[Extracted data entries]
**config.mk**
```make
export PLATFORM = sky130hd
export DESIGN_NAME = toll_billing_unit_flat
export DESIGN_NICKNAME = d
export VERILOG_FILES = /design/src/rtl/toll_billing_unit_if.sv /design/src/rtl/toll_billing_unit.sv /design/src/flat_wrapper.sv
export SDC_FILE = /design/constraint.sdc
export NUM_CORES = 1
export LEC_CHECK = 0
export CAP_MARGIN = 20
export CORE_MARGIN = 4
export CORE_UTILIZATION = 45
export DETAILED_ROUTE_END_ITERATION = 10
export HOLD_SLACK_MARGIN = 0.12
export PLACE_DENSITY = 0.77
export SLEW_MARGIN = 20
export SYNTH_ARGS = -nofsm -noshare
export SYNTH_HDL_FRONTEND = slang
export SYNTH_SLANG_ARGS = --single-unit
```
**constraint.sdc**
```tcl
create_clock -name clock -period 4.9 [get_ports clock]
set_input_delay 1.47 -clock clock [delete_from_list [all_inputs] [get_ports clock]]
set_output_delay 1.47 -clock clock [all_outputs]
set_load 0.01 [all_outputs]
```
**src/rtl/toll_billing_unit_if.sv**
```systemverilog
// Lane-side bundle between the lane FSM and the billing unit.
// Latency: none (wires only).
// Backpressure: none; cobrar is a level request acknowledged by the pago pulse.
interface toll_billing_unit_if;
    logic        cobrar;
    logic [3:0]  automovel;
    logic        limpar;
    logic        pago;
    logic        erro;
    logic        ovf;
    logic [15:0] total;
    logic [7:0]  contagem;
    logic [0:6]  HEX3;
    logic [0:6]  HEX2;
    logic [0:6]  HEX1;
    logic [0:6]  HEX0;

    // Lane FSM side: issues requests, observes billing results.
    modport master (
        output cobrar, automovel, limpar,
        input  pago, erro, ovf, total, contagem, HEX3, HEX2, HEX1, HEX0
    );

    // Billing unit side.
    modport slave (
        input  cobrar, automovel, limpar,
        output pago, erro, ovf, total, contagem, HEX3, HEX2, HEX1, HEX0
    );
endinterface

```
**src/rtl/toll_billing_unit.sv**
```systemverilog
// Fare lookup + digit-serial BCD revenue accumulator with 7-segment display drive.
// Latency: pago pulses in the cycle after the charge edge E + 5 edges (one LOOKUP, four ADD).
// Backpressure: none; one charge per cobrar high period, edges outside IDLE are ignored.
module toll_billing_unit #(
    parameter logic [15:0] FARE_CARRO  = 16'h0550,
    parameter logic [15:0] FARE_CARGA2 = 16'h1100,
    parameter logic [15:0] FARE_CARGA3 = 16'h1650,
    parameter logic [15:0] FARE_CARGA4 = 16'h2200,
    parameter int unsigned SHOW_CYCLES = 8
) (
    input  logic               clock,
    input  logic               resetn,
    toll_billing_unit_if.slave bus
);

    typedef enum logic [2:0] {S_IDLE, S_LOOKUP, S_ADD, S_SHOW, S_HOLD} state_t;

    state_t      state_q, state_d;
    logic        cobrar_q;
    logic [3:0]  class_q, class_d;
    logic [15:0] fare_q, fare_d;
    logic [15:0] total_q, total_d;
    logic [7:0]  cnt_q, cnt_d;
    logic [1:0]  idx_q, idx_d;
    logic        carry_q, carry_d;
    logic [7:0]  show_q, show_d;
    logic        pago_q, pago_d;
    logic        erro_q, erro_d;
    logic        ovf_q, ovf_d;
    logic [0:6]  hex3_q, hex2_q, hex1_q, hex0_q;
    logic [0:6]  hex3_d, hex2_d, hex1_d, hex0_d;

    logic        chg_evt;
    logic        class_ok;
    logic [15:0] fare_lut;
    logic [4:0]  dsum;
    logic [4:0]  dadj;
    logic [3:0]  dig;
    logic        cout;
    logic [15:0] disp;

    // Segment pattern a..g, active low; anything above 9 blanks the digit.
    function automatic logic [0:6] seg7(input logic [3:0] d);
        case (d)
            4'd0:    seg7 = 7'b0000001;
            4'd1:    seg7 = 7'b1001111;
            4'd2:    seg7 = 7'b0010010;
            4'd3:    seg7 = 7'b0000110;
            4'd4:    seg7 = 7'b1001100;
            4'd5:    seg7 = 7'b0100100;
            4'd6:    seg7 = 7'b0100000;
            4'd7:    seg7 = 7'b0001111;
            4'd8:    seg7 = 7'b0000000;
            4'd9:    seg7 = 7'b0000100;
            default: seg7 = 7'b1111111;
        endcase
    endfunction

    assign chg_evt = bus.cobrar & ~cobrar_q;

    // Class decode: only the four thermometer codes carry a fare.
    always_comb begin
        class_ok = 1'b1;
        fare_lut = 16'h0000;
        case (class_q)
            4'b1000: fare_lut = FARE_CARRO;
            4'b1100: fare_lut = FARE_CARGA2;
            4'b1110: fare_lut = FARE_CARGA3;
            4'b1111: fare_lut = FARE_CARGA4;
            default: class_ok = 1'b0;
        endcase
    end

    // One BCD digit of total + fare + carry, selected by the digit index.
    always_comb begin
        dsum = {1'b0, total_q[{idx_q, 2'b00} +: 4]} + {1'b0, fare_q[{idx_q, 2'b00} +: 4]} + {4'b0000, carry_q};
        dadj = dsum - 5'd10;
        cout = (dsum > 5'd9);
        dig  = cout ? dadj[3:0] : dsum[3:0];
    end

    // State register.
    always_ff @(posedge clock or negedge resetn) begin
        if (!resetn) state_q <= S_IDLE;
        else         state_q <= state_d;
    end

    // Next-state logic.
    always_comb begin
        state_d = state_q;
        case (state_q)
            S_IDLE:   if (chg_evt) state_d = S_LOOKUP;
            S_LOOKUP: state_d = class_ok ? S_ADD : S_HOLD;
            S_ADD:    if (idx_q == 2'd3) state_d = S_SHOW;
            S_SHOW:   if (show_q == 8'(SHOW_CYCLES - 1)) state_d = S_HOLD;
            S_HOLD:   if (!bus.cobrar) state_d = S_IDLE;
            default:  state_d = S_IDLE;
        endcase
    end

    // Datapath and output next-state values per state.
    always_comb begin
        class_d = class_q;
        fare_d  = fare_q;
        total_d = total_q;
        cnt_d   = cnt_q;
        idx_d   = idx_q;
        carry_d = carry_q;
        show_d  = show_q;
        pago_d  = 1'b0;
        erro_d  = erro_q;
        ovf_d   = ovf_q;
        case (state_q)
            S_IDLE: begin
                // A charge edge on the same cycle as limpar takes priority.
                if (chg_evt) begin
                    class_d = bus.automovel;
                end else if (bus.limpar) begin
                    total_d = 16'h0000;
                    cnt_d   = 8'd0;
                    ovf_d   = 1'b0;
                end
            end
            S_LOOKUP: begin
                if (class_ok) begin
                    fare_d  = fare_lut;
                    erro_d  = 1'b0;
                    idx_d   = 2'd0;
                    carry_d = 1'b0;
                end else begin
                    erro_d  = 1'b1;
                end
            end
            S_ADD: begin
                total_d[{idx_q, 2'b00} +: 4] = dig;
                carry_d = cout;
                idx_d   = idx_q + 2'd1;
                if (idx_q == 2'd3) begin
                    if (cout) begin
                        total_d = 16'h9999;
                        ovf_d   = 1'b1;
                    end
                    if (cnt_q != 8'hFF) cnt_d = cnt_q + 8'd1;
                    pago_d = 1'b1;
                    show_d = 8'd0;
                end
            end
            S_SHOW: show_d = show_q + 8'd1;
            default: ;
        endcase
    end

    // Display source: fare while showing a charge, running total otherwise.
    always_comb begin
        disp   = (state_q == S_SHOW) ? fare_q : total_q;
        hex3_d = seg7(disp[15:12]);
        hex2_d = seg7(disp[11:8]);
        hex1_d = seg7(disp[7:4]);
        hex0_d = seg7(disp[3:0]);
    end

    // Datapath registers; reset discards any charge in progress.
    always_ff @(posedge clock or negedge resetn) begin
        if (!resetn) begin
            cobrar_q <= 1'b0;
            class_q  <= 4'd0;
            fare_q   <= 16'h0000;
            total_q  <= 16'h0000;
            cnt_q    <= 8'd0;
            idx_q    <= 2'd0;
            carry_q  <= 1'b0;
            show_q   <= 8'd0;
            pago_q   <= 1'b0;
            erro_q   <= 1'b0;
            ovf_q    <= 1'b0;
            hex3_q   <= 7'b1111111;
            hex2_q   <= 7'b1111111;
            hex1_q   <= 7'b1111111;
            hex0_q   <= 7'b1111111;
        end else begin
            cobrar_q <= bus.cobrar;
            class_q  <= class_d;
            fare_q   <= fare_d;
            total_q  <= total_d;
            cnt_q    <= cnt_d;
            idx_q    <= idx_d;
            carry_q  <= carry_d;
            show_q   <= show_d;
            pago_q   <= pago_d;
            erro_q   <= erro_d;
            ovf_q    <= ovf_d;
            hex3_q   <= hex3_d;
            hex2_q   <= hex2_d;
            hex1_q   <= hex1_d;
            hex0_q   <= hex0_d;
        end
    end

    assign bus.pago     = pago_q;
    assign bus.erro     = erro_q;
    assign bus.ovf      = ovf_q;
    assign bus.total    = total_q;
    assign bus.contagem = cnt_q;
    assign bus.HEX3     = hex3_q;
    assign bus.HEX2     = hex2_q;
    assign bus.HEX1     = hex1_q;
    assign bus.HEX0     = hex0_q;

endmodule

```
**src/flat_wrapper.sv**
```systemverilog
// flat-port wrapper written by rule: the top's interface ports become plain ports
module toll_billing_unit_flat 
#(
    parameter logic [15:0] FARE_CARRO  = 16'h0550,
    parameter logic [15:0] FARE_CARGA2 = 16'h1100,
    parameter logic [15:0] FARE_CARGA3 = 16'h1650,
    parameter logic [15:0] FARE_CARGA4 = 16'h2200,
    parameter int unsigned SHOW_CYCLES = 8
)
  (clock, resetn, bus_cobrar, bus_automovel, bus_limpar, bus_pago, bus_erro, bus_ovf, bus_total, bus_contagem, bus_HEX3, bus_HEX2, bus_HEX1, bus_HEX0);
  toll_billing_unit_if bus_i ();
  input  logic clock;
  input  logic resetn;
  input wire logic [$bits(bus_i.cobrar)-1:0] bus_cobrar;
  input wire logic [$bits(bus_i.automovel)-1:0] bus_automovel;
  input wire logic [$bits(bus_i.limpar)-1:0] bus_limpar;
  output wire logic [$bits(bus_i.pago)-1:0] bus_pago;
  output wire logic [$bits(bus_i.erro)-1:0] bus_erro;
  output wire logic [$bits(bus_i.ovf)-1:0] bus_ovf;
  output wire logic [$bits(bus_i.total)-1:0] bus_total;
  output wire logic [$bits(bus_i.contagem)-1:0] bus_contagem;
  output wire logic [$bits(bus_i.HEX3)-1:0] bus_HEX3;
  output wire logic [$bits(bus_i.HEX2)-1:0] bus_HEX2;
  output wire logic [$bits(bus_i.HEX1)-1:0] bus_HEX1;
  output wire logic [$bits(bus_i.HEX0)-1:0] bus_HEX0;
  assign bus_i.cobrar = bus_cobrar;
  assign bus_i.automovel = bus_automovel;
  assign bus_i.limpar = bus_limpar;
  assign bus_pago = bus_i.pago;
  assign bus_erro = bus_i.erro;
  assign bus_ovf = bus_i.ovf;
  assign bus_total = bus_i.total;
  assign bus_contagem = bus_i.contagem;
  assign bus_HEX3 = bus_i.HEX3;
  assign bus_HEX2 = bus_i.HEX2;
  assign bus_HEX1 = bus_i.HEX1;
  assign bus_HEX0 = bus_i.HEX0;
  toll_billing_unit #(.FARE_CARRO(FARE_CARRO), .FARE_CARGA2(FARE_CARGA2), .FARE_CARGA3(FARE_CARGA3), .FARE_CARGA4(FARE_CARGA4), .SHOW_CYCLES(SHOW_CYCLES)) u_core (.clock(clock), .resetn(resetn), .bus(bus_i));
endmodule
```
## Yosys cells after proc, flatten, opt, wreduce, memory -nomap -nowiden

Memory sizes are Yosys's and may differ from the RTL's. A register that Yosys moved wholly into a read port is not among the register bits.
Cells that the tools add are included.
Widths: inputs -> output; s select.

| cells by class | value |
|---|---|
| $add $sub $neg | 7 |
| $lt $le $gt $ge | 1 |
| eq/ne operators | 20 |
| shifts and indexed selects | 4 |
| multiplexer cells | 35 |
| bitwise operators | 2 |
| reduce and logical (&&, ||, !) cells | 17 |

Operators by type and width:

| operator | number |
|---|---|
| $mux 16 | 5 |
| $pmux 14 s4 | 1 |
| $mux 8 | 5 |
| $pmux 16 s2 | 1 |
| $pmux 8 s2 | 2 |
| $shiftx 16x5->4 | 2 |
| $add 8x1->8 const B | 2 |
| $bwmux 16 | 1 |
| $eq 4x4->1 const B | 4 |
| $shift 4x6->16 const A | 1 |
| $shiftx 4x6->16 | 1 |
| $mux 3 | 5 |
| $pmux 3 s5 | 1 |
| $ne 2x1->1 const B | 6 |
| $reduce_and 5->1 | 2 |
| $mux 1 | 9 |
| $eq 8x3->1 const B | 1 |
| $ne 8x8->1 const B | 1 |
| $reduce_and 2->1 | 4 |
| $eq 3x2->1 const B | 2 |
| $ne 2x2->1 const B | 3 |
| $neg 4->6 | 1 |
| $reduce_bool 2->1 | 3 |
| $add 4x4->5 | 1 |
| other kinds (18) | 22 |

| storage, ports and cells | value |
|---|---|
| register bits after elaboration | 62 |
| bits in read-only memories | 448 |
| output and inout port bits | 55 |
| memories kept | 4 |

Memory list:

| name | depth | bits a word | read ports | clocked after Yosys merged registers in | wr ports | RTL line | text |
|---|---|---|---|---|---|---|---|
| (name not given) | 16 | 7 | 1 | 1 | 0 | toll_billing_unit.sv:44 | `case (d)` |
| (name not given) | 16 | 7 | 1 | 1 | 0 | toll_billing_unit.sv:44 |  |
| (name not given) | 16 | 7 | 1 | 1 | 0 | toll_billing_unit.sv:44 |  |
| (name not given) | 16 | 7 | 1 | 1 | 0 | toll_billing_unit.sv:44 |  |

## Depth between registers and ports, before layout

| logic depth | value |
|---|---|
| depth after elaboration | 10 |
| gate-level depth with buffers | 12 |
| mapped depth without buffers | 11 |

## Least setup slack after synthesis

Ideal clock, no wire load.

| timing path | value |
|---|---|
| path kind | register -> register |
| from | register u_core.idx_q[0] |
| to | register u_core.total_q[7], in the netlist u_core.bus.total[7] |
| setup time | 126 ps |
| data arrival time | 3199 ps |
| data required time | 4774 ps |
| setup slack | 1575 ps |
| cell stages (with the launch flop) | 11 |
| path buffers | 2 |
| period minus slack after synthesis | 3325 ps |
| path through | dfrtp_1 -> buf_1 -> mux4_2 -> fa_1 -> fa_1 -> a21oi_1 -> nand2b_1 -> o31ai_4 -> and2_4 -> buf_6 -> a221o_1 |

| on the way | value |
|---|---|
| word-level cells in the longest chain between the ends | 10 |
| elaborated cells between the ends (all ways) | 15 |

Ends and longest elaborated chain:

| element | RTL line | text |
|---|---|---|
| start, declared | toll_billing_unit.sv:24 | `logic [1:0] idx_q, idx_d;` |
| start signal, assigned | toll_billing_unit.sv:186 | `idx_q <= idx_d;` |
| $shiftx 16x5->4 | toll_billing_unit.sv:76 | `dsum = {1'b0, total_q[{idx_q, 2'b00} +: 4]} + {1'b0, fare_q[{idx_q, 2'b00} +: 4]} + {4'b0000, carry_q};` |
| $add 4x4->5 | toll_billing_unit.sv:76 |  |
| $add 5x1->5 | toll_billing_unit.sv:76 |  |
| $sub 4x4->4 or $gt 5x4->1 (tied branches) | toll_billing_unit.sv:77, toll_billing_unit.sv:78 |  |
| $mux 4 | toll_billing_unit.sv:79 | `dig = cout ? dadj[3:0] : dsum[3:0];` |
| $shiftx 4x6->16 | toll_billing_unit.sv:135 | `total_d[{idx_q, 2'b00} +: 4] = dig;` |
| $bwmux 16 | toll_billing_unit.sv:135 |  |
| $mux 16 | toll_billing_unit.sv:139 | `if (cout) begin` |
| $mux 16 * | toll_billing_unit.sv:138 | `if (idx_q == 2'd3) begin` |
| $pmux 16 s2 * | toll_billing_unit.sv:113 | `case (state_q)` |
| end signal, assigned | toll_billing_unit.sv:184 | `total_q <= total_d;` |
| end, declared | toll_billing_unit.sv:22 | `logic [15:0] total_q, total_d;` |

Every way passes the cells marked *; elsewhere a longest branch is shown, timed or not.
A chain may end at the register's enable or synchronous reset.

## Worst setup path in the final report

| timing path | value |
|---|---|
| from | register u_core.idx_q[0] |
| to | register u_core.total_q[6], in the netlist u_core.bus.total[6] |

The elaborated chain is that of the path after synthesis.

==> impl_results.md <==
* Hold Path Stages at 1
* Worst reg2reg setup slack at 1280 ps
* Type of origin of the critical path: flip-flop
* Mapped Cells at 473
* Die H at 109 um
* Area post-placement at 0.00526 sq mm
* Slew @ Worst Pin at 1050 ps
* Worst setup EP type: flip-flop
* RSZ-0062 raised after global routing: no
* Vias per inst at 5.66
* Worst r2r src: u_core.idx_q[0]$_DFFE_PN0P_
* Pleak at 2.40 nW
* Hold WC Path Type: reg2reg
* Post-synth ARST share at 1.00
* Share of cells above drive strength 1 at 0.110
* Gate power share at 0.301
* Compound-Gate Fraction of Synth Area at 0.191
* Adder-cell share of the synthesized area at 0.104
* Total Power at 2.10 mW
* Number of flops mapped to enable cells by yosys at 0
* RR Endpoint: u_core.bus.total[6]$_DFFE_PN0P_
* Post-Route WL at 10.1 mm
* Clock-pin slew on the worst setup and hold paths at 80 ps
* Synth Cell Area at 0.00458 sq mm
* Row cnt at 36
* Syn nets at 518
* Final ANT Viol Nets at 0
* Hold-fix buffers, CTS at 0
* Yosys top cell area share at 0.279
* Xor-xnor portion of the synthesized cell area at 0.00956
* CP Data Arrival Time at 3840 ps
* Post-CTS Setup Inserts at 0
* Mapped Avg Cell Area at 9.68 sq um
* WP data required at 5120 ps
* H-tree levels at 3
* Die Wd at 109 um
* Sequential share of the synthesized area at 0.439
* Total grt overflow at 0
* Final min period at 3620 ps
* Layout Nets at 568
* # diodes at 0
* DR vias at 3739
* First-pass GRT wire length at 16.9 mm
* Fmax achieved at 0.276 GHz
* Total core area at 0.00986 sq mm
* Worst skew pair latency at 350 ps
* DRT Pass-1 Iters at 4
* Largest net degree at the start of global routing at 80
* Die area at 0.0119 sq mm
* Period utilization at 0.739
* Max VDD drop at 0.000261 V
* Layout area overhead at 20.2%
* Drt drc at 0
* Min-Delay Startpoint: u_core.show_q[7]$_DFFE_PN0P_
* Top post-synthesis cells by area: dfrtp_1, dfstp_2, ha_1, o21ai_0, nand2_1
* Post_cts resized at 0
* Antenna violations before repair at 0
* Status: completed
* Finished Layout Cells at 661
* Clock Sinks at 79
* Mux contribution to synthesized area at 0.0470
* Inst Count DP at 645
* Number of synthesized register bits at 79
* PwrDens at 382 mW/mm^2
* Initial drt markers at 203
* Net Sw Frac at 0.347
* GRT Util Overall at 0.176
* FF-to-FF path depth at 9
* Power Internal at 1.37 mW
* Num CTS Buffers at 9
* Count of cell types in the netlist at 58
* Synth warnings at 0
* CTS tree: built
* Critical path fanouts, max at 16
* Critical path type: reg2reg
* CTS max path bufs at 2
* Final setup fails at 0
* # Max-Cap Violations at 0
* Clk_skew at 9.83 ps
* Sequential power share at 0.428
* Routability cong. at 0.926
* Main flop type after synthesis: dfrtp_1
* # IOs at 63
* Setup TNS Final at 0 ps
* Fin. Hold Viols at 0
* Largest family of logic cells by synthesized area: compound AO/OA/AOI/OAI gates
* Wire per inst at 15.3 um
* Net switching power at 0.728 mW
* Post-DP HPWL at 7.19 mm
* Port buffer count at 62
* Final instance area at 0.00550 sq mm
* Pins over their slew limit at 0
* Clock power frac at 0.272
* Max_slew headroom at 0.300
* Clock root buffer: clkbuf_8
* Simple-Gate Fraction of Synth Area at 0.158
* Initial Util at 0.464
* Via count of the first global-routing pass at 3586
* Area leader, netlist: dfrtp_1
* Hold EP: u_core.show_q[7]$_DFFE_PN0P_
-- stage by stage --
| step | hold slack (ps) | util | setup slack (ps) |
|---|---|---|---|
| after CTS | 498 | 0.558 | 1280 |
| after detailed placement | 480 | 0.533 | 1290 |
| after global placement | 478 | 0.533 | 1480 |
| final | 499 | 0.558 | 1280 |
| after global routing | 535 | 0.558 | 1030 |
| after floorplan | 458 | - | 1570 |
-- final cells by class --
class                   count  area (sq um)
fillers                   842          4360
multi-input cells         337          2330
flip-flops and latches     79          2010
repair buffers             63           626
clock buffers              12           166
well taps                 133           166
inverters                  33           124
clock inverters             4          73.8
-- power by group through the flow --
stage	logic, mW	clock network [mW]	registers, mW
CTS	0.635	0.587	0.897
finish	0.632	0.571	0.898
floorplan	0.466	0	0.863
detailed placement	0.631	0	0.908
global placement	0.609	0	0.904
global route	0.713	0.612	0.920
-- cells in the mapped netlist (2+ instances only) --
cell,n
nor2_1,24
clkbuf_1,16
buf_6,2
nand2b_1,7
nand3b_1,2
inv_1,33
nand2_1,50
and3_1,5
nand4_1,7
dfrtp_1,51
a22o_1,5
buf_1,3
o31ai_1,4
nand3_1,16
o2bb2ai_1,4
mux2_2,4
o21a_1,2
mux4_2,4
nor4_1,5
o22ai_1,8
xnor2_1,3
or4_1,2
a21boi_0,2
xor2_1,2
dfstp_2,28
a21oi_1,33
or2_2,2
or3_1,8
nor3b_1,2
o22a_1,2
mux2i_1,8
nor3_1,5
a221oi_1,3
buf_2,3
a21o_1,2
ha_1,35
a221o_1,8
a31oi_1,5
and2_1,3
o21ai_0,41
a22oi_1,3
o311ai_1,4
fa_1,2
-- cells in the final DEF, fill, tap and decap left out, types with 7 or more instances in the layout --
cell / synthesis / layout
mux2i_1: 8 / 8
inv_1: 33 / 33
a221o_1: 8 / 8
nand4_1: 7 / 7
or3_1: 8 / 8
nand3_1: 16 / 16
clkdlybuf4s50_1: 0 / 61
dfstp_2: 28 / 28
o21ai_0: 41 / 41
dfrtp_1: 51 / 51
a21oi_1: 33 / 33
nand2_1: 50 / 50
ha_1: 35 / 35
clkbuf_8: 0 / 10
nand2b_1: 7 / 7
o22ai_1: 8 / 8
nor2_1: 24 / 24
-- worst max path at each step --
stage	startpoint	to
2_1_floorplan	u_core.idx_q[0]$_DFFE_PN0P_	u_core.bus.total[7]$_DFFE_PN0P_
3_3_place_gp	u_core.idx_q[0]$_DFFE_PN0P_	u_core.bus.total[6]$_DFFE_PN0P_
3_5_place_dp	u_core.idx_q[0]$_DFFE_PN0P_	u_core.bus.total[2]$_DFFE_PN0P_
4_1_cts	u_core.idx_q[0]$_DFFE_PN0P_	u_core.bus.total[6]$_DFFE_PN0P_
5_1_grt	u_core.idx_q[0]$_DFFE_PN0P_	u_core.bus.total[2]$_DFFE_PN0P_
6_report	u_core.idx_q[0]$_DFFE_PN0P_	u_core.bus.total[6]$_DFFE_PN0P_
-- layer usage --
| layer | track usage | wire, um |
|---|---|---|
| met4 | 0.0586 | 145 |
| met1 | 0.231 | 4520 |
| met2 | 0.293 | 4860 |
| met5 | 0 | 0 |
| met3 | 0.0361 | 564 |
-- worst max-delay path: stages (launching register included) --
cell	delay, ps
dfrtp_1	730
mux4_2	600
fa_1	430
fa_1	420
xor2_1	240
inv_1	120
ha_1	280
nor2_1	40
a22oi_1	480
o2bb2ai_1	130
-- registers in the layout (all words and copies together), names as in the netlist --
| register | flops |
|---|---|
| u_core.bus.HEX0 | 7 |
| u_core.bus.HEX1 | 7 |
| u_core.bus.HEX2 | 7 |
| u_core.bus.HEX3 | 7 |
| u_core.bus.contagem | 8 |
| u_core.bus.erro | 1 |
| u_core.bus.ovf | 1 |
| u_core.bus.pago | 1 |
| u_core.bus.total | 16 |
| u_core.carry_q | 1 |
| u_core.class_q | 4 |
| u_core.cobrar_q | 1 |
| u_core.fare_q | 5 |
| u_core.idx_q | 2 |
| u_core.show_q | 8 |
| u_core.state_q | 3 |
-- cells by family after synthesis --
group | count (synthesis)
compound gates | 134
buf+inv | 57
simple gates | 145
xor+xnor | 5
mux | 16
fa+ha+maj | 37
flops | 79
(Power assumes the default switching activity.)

● **TASK**
Line count for "dadj": count the lines of the records above that contain it and give only the number.

● **OUTPUT**
4